My analysis shows that the typical responses to problems of racism derived from the HGDP presuppose an ‘ethic of knowledge’ principle that in different ways restricts questions of ethics and responsibility in science to extrascientific concerns. The main distinction in these responses consists of a categorical watershed between the epistemic realm and the ethical one. Paradoxically enough, however, the epistemic domain is consistently treated as an ethically justified good, immune from further ethical scrutiny.

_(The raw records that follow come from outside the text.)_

[src/rtl/gpu_apb_master.sv]
// APB write initiator for the GPU slave port: host commands queue in a FIFO and replay as APB writes.
// Optional GPU_APB_MASTER_PREADY_EN adds pReady_i wait-state support in ACCESS.
module gpu_apb_master #(
  parameter int DEPTH  = 8,
  parameter int ADDR_W = 32,
  parameter int DATA_W = 32
) (
  input  logic                       clk,
  input  logic                       n_rst,
  input  logic                       cmd_valid_i,
  input  logic [ADDR_W-1:0]          cmd_addr_i,
  input  logic [DATA_W-1:0]          cmd_data_i,
`ifdef GPU_APB_MASTER_PREADY_EN
  input  logic                       pReady_i,
`endif
  output logic                       cmd_ready_o,
  output logic [ADDR_W-1:0]          pAddr_o,
  output logic [DATA_W-1:0]          pDataWrite_o,
  output logic                       pSel_o,
  output logic                       pEnable_o,
  output logic                       pWrite_o,
  output logic [$clog2(DEPTH):0]     fifo_count_o,
  output logic                       busy_o
);
  localparam int PW = $clog2(DEPTH);
  localparam int CW = PW + 1;

  typedef enum logic [1:0] {IDLE, SETUP, ACCESS} state_t;

  state_t            r_state;
  logic [ADDR_W-1:0] r_addr_mem [DEPTH];
  logic [DATA_W-1:0] r_data_mem [DEPTH];
  logic [PW-1:0]     r_wptr, r_rptr;
  logic [CW-1:0]     r_count;

  logic w_full, w_push, w_pop, w_done;

`ifdef GPU_APB_MASTER_PREADY_EN
  assign w_done = pReady_i;
`else
  assign w_done = 1'b1;
`endif

  // full comes from the registered count only, so ready never depends on valid
  assign w_full  = (r_count == CW'(DEPTH));
  assign w_push  = cmd_valid_i && !w_full;
  assign w_pop   = (r_count != '0) &&
                   ((r_state == IDLE) || ((r_state == ACCESS) && w_done));

  assign cmd_ready_o  = !w_full;
  assign fifo_count_o = r_count;
  assign busy_o       = (r_state != IDLE) || (r_count != '0);

  always_ff @(posedge clk) begin
    if (w_push) begin
      r_addr_mem[r_wptr] <= cmd_addr_i;
      r_data_mem[r_wptr] <= cmd_data_i;
    end
  end

  always_ff @(posedge clk or negedge n_rst) begin
    if (!n_rst) begin
      r_wptr  <= '0;
      r_rptr  <= '0;
      r_count <= '0;
    end else begin
      if (w_push) r_wptr <= r_wptr + PW'(1);
      if (w_pop)  r_rptr <= r_rptr + PW'(1);
      case ({w_push, w_pop})
        2'b10:   r_count <= r_count + CW'(1);
        2'b01:   r_count <= r_count - CW'(1);
        default: r_count <= r_count;
      endcase
    end
  end

  always_ff @(posedge clk or negedge n_rst) begin
    if (!n_rst) begin
      r_state      <= IDLE;
      pAddr_o      <= '0;
      pDataWrite_o <= '0;
      pSel_o       <= 1'b0;
      pEnable_o    <= 1'b0;
      pWrite_o     <= 1'b0;
    end else begin
      case (r_state)
        IDLE: begin
          if (w_pop) begin
            pAddr_o      <= r_addr_mem[r_rptr];
            pDataWrite_o <= r_data_mem[r_rptr];
            pSel_o       <= 1'b1;
            pEnable_o    <= 1'b0;
            pWrite_o     <= 1'b1;
            r_state      <= SETUP;
          end
        end
        SETUP: begin
          pEnable_o <= 1'b1;
          r_state   <= ACCESS;
        end
        ACCESS: begin
          // back-to-back transfers skip IDLE and keep pSel_o asserted
          if (w_done) begin
            if (w_pop) begin
              pAddr_o      <= r_addr_mem[r_rptr];
              pDataWrite_o <= r_data_mem[r_rptr];
              pEnable_o    <= 1'b0;
              r_state      <= SETUP;
            end else begin
              pSel_o    <= 1'b0;
              pEnable_o <= 1'b0;
              pWrite_o  <= 1'b0;
              r_state   <= IDLE;
            end
          end
        end
        default: r_state <= IDLE;
      endcase
    end
  end
endmodule

[config.mk]
export PLATFORM = sky130hd
export DESIGN_NAME = gpu_apb_master
export DESIGN_NICKNAME = d
export VERILOG_FILES = /design/src/rtl/gpu_apb_master.sv
export SDC_FILE = /design/constraint.sdc
export NUM_CORES = 1
export LEC_CHECK = 0
export ABC_CLOCK_PERIOD_IN_PS = 7100
export CORE_ASPECT_RATIO = 0.6
export CORE_MARGIN = 2
export CORE_UTILIZATION = 30
export DETAILED_ROUTE_END_ITERATION = 10
export DONT_BUFFER_PORTS = 1
export PLACE_DENSITY = 0.43
export SYNTH_ARGS = -nofsm -noshare
export SYNTH_HDL_FRONTEND = slang
export SYNTH_SLANG_ARGS = --single-unit
[constraint.sdc]
create_clock -name clk -period 7.1 [get_ports clk]
set_input_delay 0.71 -clock clk [delete_from_list [all_inputs] [get_ports clk]]
set_output_delay 0.71 -clock clk [all_outputs]
set_load 0.01 [all_outputs]
==> results.sh <==
export IMPL_fill_cells=7008
export IMPL_routed_wl_um=55600
export IMPL_grt_pass1_vias=11364
export IMPL_tritoncts="built"
export IMPL_rsz0062_at_grt="false"
export IMPL_track_usage_pct=14.4
export IMPL_peakVddDrop_mv=0.280
export IMPL_mostFrequentLayoutCells="edfxtp_1, mux2i_1, nand2_1, a22oi_1, dfrtp_1"
export IMPL_drc=0
export IMPL_die_w_um=357
export IMPL_whs_ps=39.9
export IMPL_cp_required_ps=7590
export IMPL_power_density_nw_per_um2=435
export IMPL_leakage_uw=0.00914
export IMPL_final_hold_viol_count=0
export IMPL_clk_latency_ps=620
export IMPL_core_area_um2=73800
export IMPL_area_growth_pct=14.1
export IMPL_clockBufferDepth=3
export IMPL_yosysSeqAreaShare_pct=77.3
export IMPL_maxCapViolations=0
export IMPL_syn_nets=1372
export IMPL_yosysTopAreaCell="edfxtp_1"
export IMPL_drv_slew=0
export IMPL_drt_first_iter_violations=793
export IMPL_clk_pin_slew_ps=60
export IMPL_status="complete, no violations"
export IMPL_fmax_mhz=263
export IMPL_tns_ps=0
export IMPL_syn_inst=1300
export IMPL_synth_area_per_cell_um2=17.2
export IMPL_finalSetupViolations=0
export IMPL_antenna_found_initial=0
export IMPL_min_period_ps=3800
export IMPL_fin_crit_sh_pct=53.6
export IMPL_drtAntennaViolNets=0
export IMPL_fin_nets=1382
export IMPL_port_buffers=0
export IMPL_dp_hpwl_um=28100
export IMPL_cts_root_buf="clkbuf_16"
export IMPL_crit_fanout=29
export IMPL_routed_via_density=4.76
export IMPL_grt_max_degree=119
export IMPL_post_drt_wl_per_cell_um=23.7
export IMPL_fin_skew_ps=17.8
export IMPL_htreeDepth=2
export IMPL_gp_congestion=0.684
export IMPL_cts_setup_buffers=0
export IMPL_rows=77
export IMPL_relSlewSlack_pct=25.0
export IMPL_firstDrtPassIters=5
export IMPL_tightest_slew_ps=1120
export IMPL_synth_seq_cells=590
export IMPL_numCtsBuffers=59
export IMPL_overflow=0
export IMPL_criticalPathCategory="reg2reg"
export IMPL_synth_distinct_cells=32
export IMPL_cp_start_kind="flop"
export IMPL_dieArea_um2=77000
export IMPL_diodes=0
export IMPL_critPathCaptureType="flop"
export IMPL_grt_first_pass_wirelength_um=80900
export IMPL_start_util_pct=30.4
export IMPL_netlist_area_um2=22400
export IMPL_io_pins=140
export IMPL_dieHeight_um=216
export IMPL_dr_total_vias=11164
export IMPL_cts_sinks=590
export IMPL_synth_top_cell_area_share_pct=68.6
export IMPL_crit_arrival_ps=4300
export IMPL_layout_drive_gt1_share_pct=9.41
export IMPL_hold_class="in2async"
export IMPL_synthTopCellsByArea="edfxtp_1, mux2i_1, dfrtp_1, a22oi_1, nand2_1"
export IMPL_yosys_warnings=0
export IMPL_final_common_cell="edfxtp_1"
## cell type report
| cell class | count | area [um^2] | share of cell area, % |
|---|---|---|---|
| inverter | 2 | 8.76 | 0.0342 |
| sequential | 590 | 17300 | 67.8 |
| timing repair buffer | 21 | 203 | 0.793 |
| clock buffer | 77 | 1620 | 6.32 |
| clock inverter | 34 | 370 | 1.45 |
| multi-input combinational | 636 | 4810 | 18.8 |
| tap | 987 | 1230 | 4.83 |
## final timing paths
check                           startpoint          endpoint  slack [ps]  cells past startpoint
setup reg to reg           fifo_count_o[1]   fifo_count_o[2]        3300                     10
min in group clk             cmd_addr_i[9]  r_addr_mem[6][9]         180                      0
hold reg to reg                 r_state[1]        r_state[1]         510                      1
hold / removal                       n_rst       pAddr_o[31]          40                      1
setup / recovery           fifo_count_o[1]   fifo_count_o[2]        3300                     10
max in group asynchronous            n_rst         r_rptr[0]        6600                      1
## registers in the layout, indices dropped and copies added, names as in the netlist
| name | count |
|---|---|
| r_state | 2 |
| r_rptr | 3 |
| pAddr_o | 32 |
| fifo_count_o | 4 |
| r_data_mem | 256 |
| r_addr_mem | 256 |
| pWrite_o | 1 |
| pEnable_o | 1 |
| pDataWrite_o | 32 |
| r_wptr | 3 |
## critical path, cell delays in order, from the launching register on
cell and delay, ps:
dfrtp_1 490, or4_4 620, nand2b_4 370, clkinv_2 690, ha_1 550, xor2_1 180
ha_1 190, a21oi_1 170, xor2_1 200, nor2_1 70, xor2_1 140
## timing repair
action | CTS | global route
resized for setup | 0 | 0
hold buffers | 1 | 0
hold endpoints to repair | 78 | 0
## Yosys cell counts
master / number
edfxtp_1: 512
mux2i_1: 256
nand2_1: 136
a22oi_1: 128
dfrtp_1: 78
nand3_1: 67
buf_2: 32
clkbuf_1: 31
nor2_1: 10
buf_4: 5
ha_1: 5
nand2b_1: 5
xnor2_1: 5
buf_6: 4
nor2b_1: 3
nor3_1: 3
xor2_1: 3
a21oi_1: 2
mux2_2: 2
a2111oi_0: 1
a22o_1: 1
and2_1: 1
inv_1: 1
inv_2: 1
nand3b_1: 1
nor4_1: 1
nor4b_1: 1
o21ai_0: 1
or2_2: 1
or3_1: 1
or4_4: 1
or4b_2: 1
## power breakdown
group          switching, uW  total, uW  internal, uW  leakage [uW]
sequential               484       4970          4490       0.00557
combinational           1940       2960          1020       0.00259
clock                   1310       3200          1890      0.000980
## metrics by stage
stage          instance area [um^2]  worst slack (ps)  total power, uW  std cells  util [%]
2_1_floorplan                 22400              1020             7040       1300         -
3_3_place_gp                  23600              3330             8050       2235      31.9
3_5_place_dp                  23600              3260             8100       2235      31.9
4_1_cts                       25600              3250            11300       2347      34.7
5_1_grt                       25600              3070            11800       2347      34.7
6_report                      25600              3300            11100       2347      34.7
## layer usage
| layer | track usage [%] | vias to the layer above | part of all wire (%) |
|---|---|---|---|
| li1 | - | 5073 | - |
| met5 | 0 | - | 0 |
| met4 | 3.12 | 0 | 1.5 |
| met1 | 20.9 | 5807 | 48 |
| met2 | 21.3 | 221 | 44 |
| met3 | 4.20 | 63 | 6.7 |
## logic make-up after synthesis
group	share of synthesized area [%]
flops	77.3
mux	11.5
simple gates	4.51
compound gates	4.43
buf+inv	1.64
xor+xnor	0.313
fa+ha+maj	0.279
Power figures use the tool's default switching activity.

Treating the epistemic domain as intrinsically ethically justified is itself ethically problematic as it avoids the unease regarding how the ethnological intentions and typological logic internal to the HGDP enterprise invites, and even strengthens, the racist beliefs. By contrast, the principle gives ethical justification to pursuits that involve those typological difficulties. The normative conclusion of this study is that the ‘ethic of knowledge’ idea about the ethical value of the epistemic domain needs to be more thoroughly reconsidered in order to deal responsibly with the ethical meaning of science as a concrete part of society.